What to work on => Somewhere below, one line contains "synth,avgSynthCellArea,8.40,um^2" and a later line contains "timing,fmax,472,MHz". Output those two lines and everything between them exactly, and nothing else.

Information =>
$ cat src/rtl/ota_trim_sar_ctrl.sv
// OTA offset-trim calibration controller: MSB-first successive approximation over
// the trim-DAC code, with a majority vote per bit and a manual override path.
module ota_trim_sar_ctrl #(
    parameter int unsigned TRIM_BITS     = 6,
    parameter int unsigned SETTLE_CYCLES = 16,
    parameter int unsigned VOTES         = 3
) (
    input  logic                 clk,
    input  logic                 rst_n,
    input  logic                 ena,
    input  logic                 start,
    input  logic                 cmp_in,
    input  logic                 manual_mode,
    input  logic [TRIM_BITS-1:0] manual_code,
    output logic [TRIM_BITS-1:0] trim_code,
    output logic                 busy,
    output logic                 done,
    output logic                 cal_ok
);

    localparam int unsigned CNT_MAX = (SETTLE_CYCLES > VOTES) ? SETTLE_CYCLES : VOTES;
    localparam int unsigned CNT_W   = $clog2(CNT_MAX);
    localparam int unsigned ONES_W  = $clog2(VOTES + 1);
    localparam int unsigned K_W     = $clog2(TRIM_BITS);
    localparam logic [TRIM_BITS-1:0] MIDSCALE = {1'b1, {(TRIM_BITS-1){1'b0}}};

    typedef enum logic [2:0] {
        IDLE,
        SETTLE,
        SAMPLE,
        DECIDE,
        DONE
    } state_t;

    state_t               state_q, state_d;
    logic [TRIM_BITS-1:0] code_q, code_d;
    logic [K_W-1:0]       k_q, k_d;
    logic [CNT_W-1:0]     cnt_q, cnt_d;
    logic [ONES_W-1:0]    ones_q, ones_d;
    logic                 busy_q, busy_d;
    logic                 done_q, done_d;
    logic                 cal_ok_q, cal_ok_d;
    logic [1:0]           sync_q;
    logic                 cmp_s;

    assign cmp_s = sync_q[1];

    // State, datapath and output registers, plus the comparator synchroniser
    always_ff @(posedge clk or negedge rst_n) begin
        if (!rst_n) begin
            state_q  <= IDLE;
            code_q   <= MIDSCALE;
            k_q      <= '0;
            cnt_q    <= '0;
            ones_q   <= '0;
            busy_q   <= 1'b0;
            done_q   <= 1'b0;
            cal_ok_q <= 1'b0;
            sync_q   <= 2'b00;
        end else begin
            state_q  <= state_d;
            code_q   <= code_d;
            k_q      <= k_d;
            cnt_q    <= cnt_d;
            ones_q   <= ones_d;
            busy_q   <= busy_d;
            done_q   <= done_d;
            cal_ok_q <= cal_ok_d;
            sync_q   <= {sync_q[0], cmp_in};
        end
    end

    // Next-state and next-output logic
    always_comb begin
        state_d  = state_q;
        code_d   = code_q;
        k_d      = k_q;
        cnt_d    = cnt_q;
        ones_d   = ones_q;
        busy_d   = busy_q;
        done_d   = 1'b0;
        cal_ok_d = cal_ok_q;

        if (state_q != IDLE && !ena) begin
            state_d  = IDLE;
            code_d   = MIDSCALE;
            busy_d   = 1'b0;
            cal_ok_d = 1'b0;
        end else begin
            case (state_q)
                IDLE: begin
                    if (manual_mode) begin
                        code_d = manual_code;
                    end else if (ena && start) begin
                        code_d   = MIDSCALE;
                        k_d      = K_W'(TRIM_BITS - 1);
                        cnt_d    = '0;
                        busy_d   = 1'b1;
                        cal_ok_d = 1'b0;
                        state_d  = SETTLE;
                    end
                end
                SETTLE: begin
                    if (cnt_q == CNT_W'(SETTLE_CYCLES - 1)) begin
                        cnt_d   = '0;
                        ones_d  = '0;
                        state_d = SAMPLE;
                    end else begin
                        cnt_d = cnt_q + CNT_W'(1);
                    end
                end
                SAMPLE: begin
                    ones_d = ones_q + ONES_W'(cmp_s);
                    if (cnt_q == CNT_W'(VOTES - 1)) begin
                        cnt_d   = '0;
                        state_d = DECIDE;
                    end else begin
                        cnt_d = cnt_q + CNT_W'(1);
                    end
                end
                DECIDE: begin
                    // Comparator high means the trial code is still at or below target
                    code_d[k_q] = (ones_q > ONES_W'(VOTES / 2));
                    if (k_q != '0) begin
                        code_d[k_q - K_W'(1)] = 1'b1;
                        k_d                   = k_q - K_W'(1);
                        state_d               = SETTLE;
                    end else begin
                        done_d   = 1'b1;
                        cal_ok_d = (code_d != '0) && (code_d != '1);
                        state_d  = DONE;
                    end
                end
                DONE: begin
                    busy_d  = 1'b0;
                    state_d = IDLE;
                end
                default: begin
                    state_d = IDLE;
                end
            endcase
        end
    end

    assign trim_code = code_q;
    assign busy      = busy_q;
    assign done      = done_q;
    assign cal_ok    = cal_ok_q;

endmodule

$ cat config.mk
export PLATFORM = sky130hd
export DESIGN_NAME = ota_trim_sar_ctrl
export DESIGN_NICKNAME = d
export VERILOG_FILES = /design/src/rtl/ota_trim_sar_ctrl.sv
export SDC_FILE = /design/constraint.sdc
export NUM_CORES = 1
export LEC_CHECK = 0
export BUFFER_PORTS_ARGS = -buffer_cell sky130_fd_sc_hd__buf_4
export CAP_MARGIN = 20
export CORE_ASPECT_RATIO = 0.5
export CORE_MARGIN = 5
export CORE_UTILIZATION = 31
export CTS_CLUSTER_DIAMETER = 100
export DETAILED_ROUTE_END_ITERATION = 8
export PLACE_DENSITY = 0.56
export SYNTH_ARGS = -nofsm -noshare
export SYNTH_HDL_FRONTEND = slang
export SYNTH_SLANG_ARGS = --single-unit
$ cat constraint.sdc
create_clock -name clk -period 2.6 [get_ports clk]
set_input_delay 0.52 -clock clk [delete_from_list [all_inputs] [get_ports clk]]
set_output_delay 0.52 -clock clk [all_outputs]
set_load 0.01 [all_outputs]
==> run_results.csv <==
group,metric,value,unit
pwr,intPower,0.000751,W
synth,ys_types,49,
synth,synth.area.top_cells,"dfrtp_1 (35%), o21ai_0 (6.4%), nand2_1 (4.3%), ha_1 (4.0%), nand3_1 (3.5%)",
clocking,hold_buffers,0,
placement,dp_cells,267,
job,drv_cap,0,
drt,wl_per_cell,14.5,um
pwr,switching_share,0.392,
status,status,"completed",
drt,drtIter0Drc,130,
global_routing,grt_pass1_wl,6550,um
timing,period_share,0.814,
timing,setup_viol,0,
timing,fin_ws,0.483,ns
cells_and_area,layout.nets,219,
cells_and_area,syn2layout_area_growth,15.3,%
synth,syn_area,1560,um^2
die,dieArea,6650,um^2
drt,drc,0,
min_path,hp-class,"in -> async",
timing,slew_violations,0,
clocking,post_cts_buffers,0,
critical_path,critPathMaxFanout,12,
global_routing,track_usage,0.122,
pwr,peakVddDrop,0.266,mV
drt,postRouteAntennaNets,0,
critical_path,worstPathArrival,2.32,ns
placement,hpwl,2990,um
placement,port_buffers,20,
clocking,clkTransAtPathRegs,0.09,ns
pwr,power-per-cell-area,685,nW/um^2
cells_and_area,n_antenna_cell,0,
timing,tightest_slew,0.478,ns
die,fp.dieW,110,um
drt,totalWireLength,3940,um
synth,synthCells,186,
drt,top_layer,"met4",
clocking,clk_latency,0.27,ns
timing,slew_headroom,0.677,
pwr,p_leak,0.788,nW
die,pin_count,21,
timing,final-hold-violation-count,0,
critical_path,slowest_delay,0.59,ns
clocking,clockBufferDepth,2,
placement,gp_congestion,0.814,
clocking,cts_tree,"built",
synth,avgSynthCellArea,8.40,um^2
critical_path,critPathTopFamily,"flip-flops",
cells_and_area,n_fill_cell,524,
cells_and_area,drive_gt1_frac,0.164,
cells_and_area,instances_no_fill,271,
synth,synth_ff_type,"dfrtp_1",
pwr,clockPowerShare,0.184,
global_routing,grt-ovfl-total,0,
synth,yosysWarnings,0,
synth,synth_top_area_share,0.352,
pwr,power_frac_comb,0.405,
timing,setup_tns,0,ns
drt,wl_met2,2020,um
global_routing,grt_pass1_vias,1363,
cells_and_area,final_util,0.367,
global_routing,antenna_found_initial,0,
pwr,power,0.00124,W
timing,fmax,472,MHz
critical_path,required,2.80,ns
clocking,h-tree-depth,1,
die,die_h,60.2,um
drt,vias_per_cell,5.24,
drt,met1_length,1820,um
synth,ys_seq_area_frac,0.369,
timing,final.min_clock_period,2.12,ns
critical_path,cp-end-kind,"flip-flop",
timing,clock_skew,0.00597,ns
drt,drt-pass1-iter-count,4,
critical_path,slowest_stage,"dfrtp_1",
synth,synthArstFlopShare,1.00,
global_routing,grt_start_max_net_pins,24,
die,rows,18,
placement,preCtsSetupSlack,0.502,ns
clocking,root_buffer,"clkbuf_8",
pwr,switchingPower,0.000484,W
timing,rsz0062_at_grt,"false",
critical_path,critical_path.cell_chain,"inv_1, ha_1, or3b_2, o21ai_0, nand3_1, a31oi_1, a2bb2oi_1",
pwr,seq_power_share,0.411,
drt,route.met3.wl,72,um
synth,synth_seq_cells,23,
clocking,numCtsBuffers,3,
synth,synth_nets,203,
drt,vias,1421,
cells_and_area,final_cell_mix,"dfrtp_1 (22), buf_4 (22), o21ai_0 (20)",
synth,synth_edf_count,0,
critical_path,worstSetupPathType,"reg -> reg",
clocking,cts.sinks,23,
synth,yosys.area.top_type,"dfrtp_1",
critical_path,crit_path_start_kind,"flip-flop",
die,design.core.area,4910,um^2
critical_path,critPathBufInv,1,
die,initial_core_util,0.318,
clocking,ctsResizeCount,0,
-- layout make-up --
type                       instances  area, um^2  area share
clock buffer                       4        45.0      0.0250
inverter                          10        37.5      0.0208
multi-input combinational        142         890       0.494
sequential                        23         577       0.320
tap                               70        87.6      0.0486
timing repair buffer              22         165      0.0917
-- registers in the layout, indices dropped and copies added (netlist names) --
signal and flops:
busy 1, cal_ok 1, cnt_q 4, done 1, k_q 3, ones_q 2, state_q 3, sync_q 2
trim_code 6
-- per-layer routing --
layer / track usage / up-vias
li1: - / 701
met5: 0 / -
met4: 0.0211 / 0
met2: 0.225 / 11
met3: 0.0243 / 2
met1: 0.152 / 707
-- per-stage QoR --
stage	instance area (um^2)	hold slack, ns
2_1_floorplan	1560	0.224
3_3_place_gp	1760	0.333
3_5_place_dp	1760	0.336
4_1_cts	1800	0.143
5_1_grt	1800	0.158
6_report	1800	0.139
-- kinds of logic after synthesis --
logic type,Yosys count,synth area share
buffers and inverters,21,0.0617
muxes,4,0.0256
AOI/OAI and AO/OA,57,0.243
adders and majority gates,5,0.0400
and+or+nand+nor,76,0.261
DFF,23,0.369
-- path summary, 6_finish.rpt --
kind | from | endpoint | slack (ns) | depth (start not counted)
worst max-delay path | k_q[1]$_DFFE_PN0P_ | trim_code[5]$_DFFE_PN1P_ | 0.48 | 7
worst min-delay path | rst_n | sync_q[1]$_DFF_PN0_ | 0.14 | 1
worst max register to register | k_q[1]$_DFFE_PN0P_ | trim_code[5]$_DFFE_PN1P_ | 0.48 | 7
worst min register to register | sync_q[0]$_DFF_PN0_ | sync_q[1]$_DFF_PN0_ | 0.35 | 0
max in group asynchronous | rst_n | trim_code[5]$_DFFE_PN1P_ | 2.18 | 1
min in group clk | sync_q[0]$_DFF_PN0_ | sync_q[1]$_DFF_PN0_ | 0.35 | 0
-- power groups by stage --
stage / logic (W) / registers [W] / clock network, W
final: 0.000500 / 0.000508 / 0.000227
after global placement: 0.000495 / 0.000512 / 0
after CTS: 0.000505 / 0.000508 / 0.000238
after global routing: 0.000564 / 0.000522 / 0.000253
after detailed placement: 0.000503 / 0.000516 / 0
after floorplan: 0.000369 / 0.000490 / 0
-- synth_stat cells, drive strengths merged (2+ instances only) --
library cell / count
dfrtp: 22
o21ai: 20
nand2: 18
nor2: 14
a21oi: 12
nand3: 11
inv: 10
clkbuf: 7
ha: 5
buf: 4
mux2i: 4
nor2b: 4
nor3b: 4
a21boi: 3
a22oi: 3
and2: 3
nand3b: 3
nor3: 3
a22o: 2
a2bb2oi: 2
a31oi: 2
and3: 2
nand2b: 2
nor4b: 2
o221ai: 2
o31ai: 2
or2: 2
or3b: 2
No activity file was read; power rests on OpenSTA's default activity.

Output for this task =>
synth,avgSynthCellArea,8.40,um^2
critical_path,critPathTopFamily,"flip-flops",
cells_and_area,n_fill_cell,524,
cells_and_area,drive_gt1_frac,0.164,
cells_and_area,instances_no_fill,271,
synth,synth_ff_type,"dfrtp_1",
pwr,clockPowerShare,0.184,
global_routing,grt-ovfl-total,0,
synth,yosysWarnings,0,
synth,synth_top_area_share,0.352,
pwr,power_frac_comb,0.405,
timing,setup_tns,0,ns
drt,wl_met2,2020,um
global_routing,grt_pass1_vias,1363,
cells_and_area,final_util,0.367,
global_routing,antenna_found_initial,0,
pwr,power,0.00124,W
timing,fmax,472,MHz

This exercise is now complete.